切り傷と擦り傷の違いと対処法
切り傷と擦り傷は、どちらも皮膚に起こる外傷ですが、原因や傷の形が異なります。切り傷はナイフやガラスなどの鋭利なものによって皮膚が切断される傷で、擦り傷はコンクリートやサンドペーパーなどの粗い表面に皮膚がすり減ってできる傷です。
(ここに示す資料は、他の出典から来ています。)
===== src/rtl/spi_edge_sync.sv =====
// Synchroniser chain for one asynchronous pin followed by a one-flop edge
// detector. Flops reset to the pin's idle level so reset never fakes an edge.
module spi_edge_sync #(
  parameter int   STAGES   = 2,
  parameter logic IDLE_VAL = 1'b0
) (
  input  logic clk,
  input  logic rst_n,
  input  logic din,
  output logic level,
  output logic rise,
  output logic fall
);

  logic [STAGES-1:0] chain;
  logic              prev;

  // Shift the pin through the chain and keep one cycle of history.
  always_ff @(posedge clk or negedge rst_n) begin
    if (!rst_n) begin
      chain <= {STAGES{IDLE_VAL}};
      prev  <= IDLE_VAL;
    end else begin
      chain[0] <= din;
      for (int i = 1; i < STAGES; i++) chain[i] <= chain[i-1];
      prev <= chain[STAGES-1];
    end
  end

  assign level = chain[STAGES-1];
  assign rise  = level & ~prev;
  assign fall  = ~level & prev;

endmodule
どちらも出血や痛みを伴い、適切に処置しないと感染のリスクがあります。
切り傷・擦り傷の主な症状
- 出血
- 痛み
- 腫れ
- 発赤
- あざ(内出血)
- 傷跡(瘢痕)
応急処置の手順
ほとんどの軽度な切り傷や擦り傷は、以下の手順で自宅でケアできます。
- 清潔な布やガーゼで傷口を直接圧迫し、出血を止める。
- 石鹸と流水で傷口を優しく洗浄し、汚れや異物を除去する。
- 抗菌軟膏を薄く塗布し、感染予防を図る。
- 滅菌された絆創膏やガーゼで傷口を覆い、保護する。
- 傷口が濡れたり汚れたりしないよう、清潔で乾燥した状態を保つ。
医療機関を受診すべきサイン
以下のような状況がある場合は、速やかに医師の診察を受けてください。
- 傷が深く、皮下組織まで達している。
- 大量に出血し、止血が困難。
- 赤み・腫れ・熱感・膿など、感染の兆候が見られる。
- 顔・手・足など、機能や見た目に重要な部位にできた。
切り傷・擦り傷の予防策
- 鋭利な道具を扱う際は、十分に注意し、適切な保護具(手袋など)を着用する。
- 機械や庭仕事を行うときは、安全装備を使用し、作業環境を整える。
- 足元に注意し、特に鋭利なものがある場所では裸足で歩かない。
- 家庭や庭の危険箇所(割れたガラス、鋭利な工具など)を定期的に点検し、除去または適切に保管する。